By default on Node (e.g. when using the CLI) LDTR uses
xmldom for HTML and XML parsing.
(Caveat: Internal XML entity declarations are
not handled by xmldom yet.)
RDF is about meaning, not structure. Of course, meaning is always – indirectly
but intrinsically – conveyed by structure. And if the structure is yours to
begin with, you can leverage its shape directly for speed and convenience. As
such, the practise of using JSON-LD as plain JSON is a bit like using C. Very
effective and close to the metal, but rather dangerous if you don't know what
you're doing.
To a certain point, this tool can be used as a teaching aid, for showing the
isomorphisms of different RDF serializations. Note that prefix mechanisms
(QNames/CURIEs/PNames) are basically only useful in RDF syntaxes for
humans, when reading and writing data directly.

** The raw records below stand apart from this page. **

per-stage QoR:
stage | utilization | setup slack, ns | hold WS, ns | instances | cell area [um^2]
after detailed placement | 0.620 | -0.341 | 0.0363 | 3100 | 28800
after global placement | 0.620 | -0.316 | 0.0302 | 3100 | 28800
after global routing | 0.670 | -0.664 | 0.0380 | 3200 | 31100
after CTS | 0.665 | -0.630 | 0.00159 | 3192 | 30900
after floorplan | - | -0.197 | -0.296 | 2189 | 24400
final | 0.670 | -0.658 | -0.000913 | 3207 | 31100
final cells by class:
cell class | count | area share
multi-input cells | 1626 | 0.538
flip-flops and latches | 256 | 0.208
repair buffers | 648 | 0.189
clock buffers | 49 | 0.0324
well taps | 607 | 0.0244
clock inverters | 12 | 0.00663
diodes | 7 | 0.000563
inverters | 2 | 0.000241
$ cat config.mk
export PLATFORM = sky130hd
export DESIGN_NAME = ind_reg_bridge
export DESIGN_NICKNAME = d
export VERILOG_FILES = /design/src/rtl/ind_reg_bridge.sv
export SDC_FILE = /design/constraint.sdc
export NUM_CORES = 1
export LEC_CHECK = 0
export ABC_AREA = 1
export BUFFER_PORTS_ARGS = -buffer_cell sky130_fd_sc_hd__clkbuf_2
export CAP_MARGIN = 0
export CELL_PAD_IN_SITES_DETAIL_PLACEMENT = 1
export CELL_PAD_IN_SITES_GLOBAL_PLACEMENT = 1
export CORE_AREA = 2 2 91 75
export CTS_CLUSTER_SIZE = 24
export DETAILED_ROUTE_END_ITERATION = 6
export DIE_AREA = 0 0 93 77
export PLACE_DENSITY_LB_ADDON = 0.1
export RECOVER_POWER = 50
export SKIP_CTS_REPAIR_TIMING = 1
export SYNTH_ARGS = -nofsm -noshare
export SYNTH_HDL_FRONTEND = slang
export SYNTH_SLANG_ARGS = --single-unit
export TNS_END_PERCENT = 10
$ cat constraint.sdc
create_clock -name clk -period 1.6 [get_ports clk]
set_clock_uncertainty 0.15 [all_clocks]
set_input_delay 0.16 -clock clk [delete_from_list [all_inputs] [get_ports clk]]
set_output_delay 0.16 -clock clk [all_outputs]
set_load 0.1 [all_outputs]
$ cat src/rtl/ind_reg_bridge.sv
module ind_reg_bridge #(
  parameter int WORD_W    = 64,
  parameter int IDX_W     = 3,
  parameter int OP_W      = 3,
  parameter int OP_ACCESS = 6,
  parameter int VLD_BIT   = 63,
  parameter int OP_LSB    = 60,
  parameter int RD_BIT    = 56,
  parameter int IDX_LSB   = 40
) (
  input  logic              clk,
  input  logic              rst_n,
  input  logic              host_we,
  input  logic [WORD_W-1:0] host_wdata,
  output logic [WORD_W-1:0] host_rdata,
  output logic [IDX_W-1:0]  reg_sel,
  output logic              reg_wr,
  output logic              reg_rd,
  output logic [7:0]        reg_wdata,
  input  logic [7:0]        reg_rdata
);
  localparam logic [1:0] PH_IDLE = 2'd0, PH_ISSUE = 2'd1, PH_TAKE = 2'd2;

  logic             vld_q, rd_q;
  logic [OP_W-1:0]  op_q;
  logic [IDX_W-1:0] idx_q;
  logic [7:0]       dat_q;
  logic [1:0]       ph_q;

  wire              w_vld = host_wdata[VLD_BIT];
  wire [OP_W-1:0]   w_op  = host_wdata[OP_LSB +: OP_W];
  wire              take  = host_we && !vld_q;

  always_ff @(posedge clk) begin
    if (!rst_n) begin
      vld_q <= 1'b0; rd_q <= 1'b0; op_q <= '0; idx_q <= '0; dat_q <= '0; ph_q <= PH_IDLE;
    end else if (take) begin
      op_q  <= w_op;
      rd_q  <= host_wdata[RD_BIT];
      idx_q <= host_wdata[IDX_LSB +: IDX_W];
      if (w_vld && w_op == OP_W'(OP_ACCESS)) begin
        vld_q <= 1'b1; dat_q <= host_wdata[7:0]; ph_q <= PH_ISSUE;
      end else begin
        vld_q <= 1'b0; dat_q <= w_vld ? 8'h00 : host_wdata[7:0]; ph_q <= PH_IDLE;
      end
    end else if (ph_q == PH_ISSUE) begin
      ph_q <= PH_TAKE;
    end else if (ph_q == PH_TAKE) begin
      ph_q  <= PH_IDLE;
      vld_q <= 1'b0;
      if (rd_q) dat_q <= reg_rdata;
    end
  end

  assign reg_sel   = idx_q;
  assign reg_wdata = dat_q;
  assign reg_wr    = (ph_q == PH_ISSUE) && !rd_q;
  assign reg_rd    = (ph_q == PH_ISSUE) && rd_q;

  always_comb begin
    host_rdata = '0;
    host_rdata[VLD_BIT]             = vld_q;
    host_rdata[OP_LSB +: OP_W]      = op_q;
    host_rdata[RD_BIT]              = rd_q;
    host_rdata[IDX_LSB +: IDX_W]    = idx_q;
    host_rdata[7:0]                 = dat_q;
  end

  p_strobe_excl_r4: assert property (@(posedge clk) disable iff (!rst_n)
    $onehot0({reg_wr, reg_rd}));
  p_idle_quiet_r1: assert property (@(posedge clk) disable iff (!rst_n)
    !host_rdata[VLD_BIT] |-> !(reg_wr || reg_rd));
  p_busy_two_r3: assert property (@(posedge clk) disable iff (!rst_n)
    $rose(host_rdata[VLD_BIT]) |=> host_rdata[VLD_BIT] ##1 !host_rdata[VLD_BIT]);
  p_start_strobe_r5: assert property (@(posedge clk) disable iff (!rst_n)
    $rose(host_rdata[VLD_BIT]) |-> (reg_wr || reg_rd));
  p_busy_ignore_r8: assert property (@(posedge clk) disable iff (!rst_n)
    (host_rdata[VLD_BIT] && host_we) |=> $stable(host_rdata[WORD_W-2:8]));
  p_other_op_r6: assert property (@(posedge clk) disable iff (!rst_n)
    (host_we && !host_rdata[VLD_BIT] && host_wdata[VLD_BIT] && host_wdata[OP_LSB +: OP_W] != OP_W'(OP_ACCESS))
    |=> (!host_rdata[VLD_BIT] && host_rdata[7:0] == 8'h00 && !reg_wr && !reg_rd));
endmodule

Word-level counts from Yosys, hierarchy flattened
Cells that the tools add are included.

Register bits: 18. Latch bits: 0. Memory bits (writable): 0. ROM bits: 0. Input port bits: 75. Output and inout bits: 77. Word-level logic and storage cells: 35. Memories: 0.

Add/subtract/negate cells: 0. $mul: 0. Div/mod/pow operators: 0. $lt $le $gt $ge: 0. Equality and inequality tests: 4. Shift-type cells: 0. Mux-type cells: 14. Bitwise logic cells: 0. Reductions and logical operators: 11.

Operators by type and width (count): 8-bit 2-to-1 mux (6); 2-bit 2-to-1 mux (3); 1-bit 2-to-1 mux (5); 1-bit logical AND (4); 2-bit nonzero test (2); 3-bit equality test, second input constant (1); 3-bit AND reduction (1); 3-bit nonzero test (1); 2-bit by 1-bit equality test with 1-bit output, second input constant (1); 2-bit equality test, second input constant (1); 1-bit logical NOT (2); 2-bit != test, second input constant (1); 2-bit AND reduction (1).

Depth between registers and ports, before layout
Depth in word-level cells: 4. Mapped depth: 6. Mapped depth without buffers: 5.

Least setup slack after synthesis
Ideal clock, no wire load.

Kind: register to output. From: register ph_q[0]. To: output port reg_rd. Data arrival time: 1919 ps. Required time: 1290 ps. Setup slack: -629 ps. Stages on the path, launching flop included: 4. Buffers on the path: 0. Cells stage by stage: dfxtp_1 > inv_1 > or2_2 > nor2_1.

Cells in the longest elaborated chain, start to end: 2.

Ends and longest elaborated chain: from (decl) (RTL line 28) `logic [1:0] ph_q;`; from (signal assigned) (RTL line 36) `vld_q <= 1'b0; rd_q <= 1'b0; op_q <= '0; idx_q <= '0; dat_q <= '0; ph_q <= PH_IDLE;`; from (signal assigned) (RTL line 42) `vld_q <= 1'b1; dat_q <= host_wdata[7:0]; ph_q <= PH_ISSUE;`; from (signal assigned) (RTL line 44) `vld_q <= 1'b0; dat_q <= w_vld ? 8'h00 : host_wdata[7:0]; ph_q <= PH_IDLE;`; 2-bit by 1-bit equality test with 1-bit output (RTL line 58) `assign reg_rd = (ph_q == PH_ISSUE) && rd_q;`; 1-bit logical AND (RTL line 58); to (decl) (RTL line 18) `output logic reg_rd,`.

Every way passes these cells.

Final worst setup path
From: register ph_q[0]. To: output port reg_wr.

Cells in the longest elaborated chain, start to end: 2.

Ends and longest elaborated chain: 2-bit by 1-bit equality test with 1-bit output (RTL line 57) `assign reg_wr = (ph_q == PH_ISSUE) && !rd_q;`; 1-bit logical AND (RTL line 57); to (decl) (RTL line 17) `output logic reg_wr,`.

Every way passes these cells.

==> flow_metrics.py <==
metrics = {
    "logic_synthesis": {
        "synth_compound_area_share_pct": 11.96,
        "netlist.area_leader.share_pct": 33.21,
        "synth.cell_area_mm2": 0.001401,
        "syn_area_per_cell_um2": 7.337,
        "ys_seq_area_share_pct": 25.71,
        "synthCells": 191,
        "ys_ff_latch": 18,
        "synth.top_cells.by_count": "buf_4, nand2_1, inv_1, nor2_1, dfxtp_1",
        "synth_top_area_cell": "buf_4",
        "synth-edff-count": 0,
        "yosys.area_share.simple_pct": 19.82,
        "synth_ff_type": "dfxtp_1",
        "async_flop_share_pct": 0,
        "synthDistinctLibCells": 24,
        "synthAdderAreaFrac_pct": 0,
        "synth-xor-area-share_pct": 0,
        "yosys.cell_count.top_type": "buf_4",
        "synth_mux_area_share_pct": 0,
        "synth_top_family_by_area": "buffers and inverters",
        "synthTopCellsByArea": "buf_4, dfxtp_1, nand2_1",
        "ys_warn_count": 0,
    },
    "placed_design": {
        "routabilityCongestion": 0.6566,
        "port_buffers": 55,
        "pre_cts_slack_ns": 0.2646,
        "detailedPlacementHpwl_um": 2426,
        "dp_cells": 311,
    },
    "layout": {
        "area_delta_synth_final_pct": 10.89,
        "fill_cells": 822,
        "diodes": 0,
        "drive_above_1_share_pct": 32.47,
        "final_util_pct": 24.88,
        "fin_cells": 315,
        "final_nets": 307,
    },
    "worst_setup_path": {
        "path_max_fanout": 3,
        "path_class": "flop to output port",
        "crit_path_start_kind": "flop",
        "crit_arrival_ns": 1.22,
        "worstRegToRegCells": 5,
        "reg2reg_from": "vld_q$_SDFFE_PN0P_",
        "cp_data_required_time_ns": 1.29,
        "cp-end-kind": "output port",
        "rr_endpoint": "reg_wdata[2]$_SDFFE_PN0P_",
        "worst-r2r-setup-slack_ns": 0.21,
    },
    "power": {
        "p_per_area_mw_per_mm2": 1215,
        "peakVddDrop_mv": 0.2948,
        "seqPwrFrac_pct": 26.3,
        "power_mw": 1.888,
        "p_int_mw": 0.7879,
        "switching_power_mw": 1.101,
        "clkPwrFrac_pct": 20.5,
        "comb_power_share_pct": 53.2,
        "leakagePower_nw": 0.8428,
        "swShare_pct": 58.28,
    },
    "job": {
        "cap_violations": 0,
    },
    "worst_hold_path": {
        "hold_depth": 3,
        "hp-class": "input pin to flop",
        "hold_start": "host_wdata[60]",
        "holdPathEnd": "op_q[0]$_SDFFE_PN0P_",
    },
    "route": {
        "wl_per_cell_um": 10.14,
        "ant_nets": 0,
        "wl_um": 3193,
        "drt_iter0_markers": 9,
        "drtPass1Iterations": 4,
        "avgViaCountPerCell": 3.483,
        "drc": 0,
        "via_count": 1097,
    },
    "sta": {
        "rsz0062_at_grt": "false",
        "fmax_mhz": 655.0,
        "slew_viol_final": 0,
        "fin_hold_ws_ns": -0.002682,
        "min_period_ns": 1.527,
        "finalCritPeriodShare_pct": 95.42,
        "slew-limit-headroom_pct": 63.84,
        "worst_slack_ns": 0.07326,
        "tightest_slew_ns": 0.5447,
        "finalHoldViolCount": 1,
        "setup_viol": 0,
    },
    "grt": {
        "grt-ovfl-total": 0,
        "grt_pass1_wl_um": 5085,
        "grt_pass1_vias": 986,
        "antenna_found_initial": 0,
        "grt_usage_pct": 9.013,
        "grt_max_degree": 24,
    },
    "cts": {
        "htreeDepth": 1,
        "cts_sinks": 18,
        "clockBufferDepth": 2,
        "root_buffer": "clkbuf_8",
        "cts_tree": "yes",
        "insertion_delay_ns": 0.26,
        "clkTransAtPathRegs_ns": 0.08,
        "cts_buffers": 3,
    },
    "floorplan": {
        "ios": 152,
        "core-area_mm2": 0.006246,
        "fp.dieH_um": 77,
        "start_util_pct": 22.44,
        "die-area_mm2": 0.007161,
        "rows": 26,
        "die_w_um": 93,
    },
    "status": {
        "status": "finished with violations",
        "violations": "negative hold slack",
    },
}
==> worst max-delay path, stage by stage, from the launching register on <==
cell and delay [ns]:
dfxtp_2 0.34, inv_1 0.08, or2_4 0.26, nor2_4 0.10, buf_12 0.18
==> state kept, by name, summed over array words and instances, names as in the netlist <==
register,count
reg_wdata,8
op_q,3
reg_sel,3
ph_q,2
rd_q,1
vld_q,1
==> layer usage <==
layer / vias to the layer above / GRT usage (%) / wire length, um
met2: 55 / 14.49 / 1436
met1: 485 / 11.82 / 1470
met3: 2 / 2.947 / 270
li1: 555 / - / -
met4: 0 / 1.765 / 17
met5: - / 0 / 0
==> how the worst max path moves through the flow <==
| stage | start | end | slack, ns | cells after the start |
|---|---|---|---|---|
| 2_1_floorplan | ph_q[0]$_SDFFE_PN0P_ | reg_rd | -0.18 | 3 |
| 3_3_place_gp | ph_q[0]$_SDFFE_PN0P_ | reg_rd | 0.25 | 4 |
| 3_5_place_dp | ph_q[0]$_SDFFE_PN0P_ | reg_wr | 0.26 | 4 |
| 4_1_cts | ph_q[0]$_SDFFE_PN0P_ | reg_wr | -0.04 | 4 |
| 5_1_grt | ph_q[0]$_SDFFE_PN0P_ | reg_wr | 0.02 | 4 |
| 6_report | ph_q[0]$_SDFFE_PN0P_ | reg_wr | 0.07 | 4 |
==> metrics by stage <==
stage	instance area (um^2)	hold WS [ns]	setup TNS [ns]
global route	1554	0.008772	0
detailed placement	1496	0.2699	0
finish	1554	-0.002682	0
floorplan	1583	0.1627	-1.274
global placement	1496	0.2702	0
CTS	1551	-0.01175	-0.08392
==> power by group through the flow <==
stage	clock, mW	sequential [mW]	combinational, mW
6_report	0.387	0.497	1.00
3_5_place_dp	0	0.508	1.01
3_3_place_gp	0	0.507	1.01
2_1_floorplan	0	0.676	0.865
5_1_grt	0.429	0.502	1.04
4_1_cts	0.407	0.497	1.01
==> area by class of cell <==
class | instances | area [um^2] | share of cell area, %
multi-input combinational | 131 | 631.9 | 40.66
sequential | 18 | 361.6 | 23.27
timing repair buffer | 56 | 317.8 | 20.45
tap | 84 | 105.1 | 6.763
inverter | 22 | 82.58 | 5.314
clock buffer | 4 | 55.05 | 3.543
==> logic make-up after synthesis <==
group	after synthesis
other	1
DFF	18
buffers and inverters	89
AOI/OAI and AO/OA	25
and+or+nand+nor	58
==> cell usage in the layout (no fill, tap or decap) <==
cell	n
nand3_1	9
nor2_1	18
nand3_4	1
or2_4	1
clkbuf_2	51
o21bai_4	1
dfxtp_1	17
dfxtp_2	1
clkbuf_4	1
inv_1	20
nor2_2	1
o21ai_2	1
nand3_2	1
a21oi_1	8
nand4_1	1
nand2_2	1
conb_1	48
nand2_1	22
clkbuf_8	4
buf_4	2
o21bai_1	7
inv_2	2
a21oi_2	2
o21ai_0	6
buf_12	2
nor2_4	3
(Power assumes the default switching activity.)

Crucially, they are not intended to be handled directly (syntactically, from
the source) in code. Thus, by producing a JSON-LD compliant semi-compact
transcript like LDTR does, consumers who are unaware of what the tokens really
mean (in RDF) may be misled to consider them fixed and atomic, instead of the
locally defined shorthand forms they really are. This is why this form can only
be trusted when you are in control of the source data. When you are, however,
the compact form can keep both data and code fairly succinct, which may be of
benefit to certain applications. You do trade away general RDF processing by
doing so though. It's a matter of tradeoffs.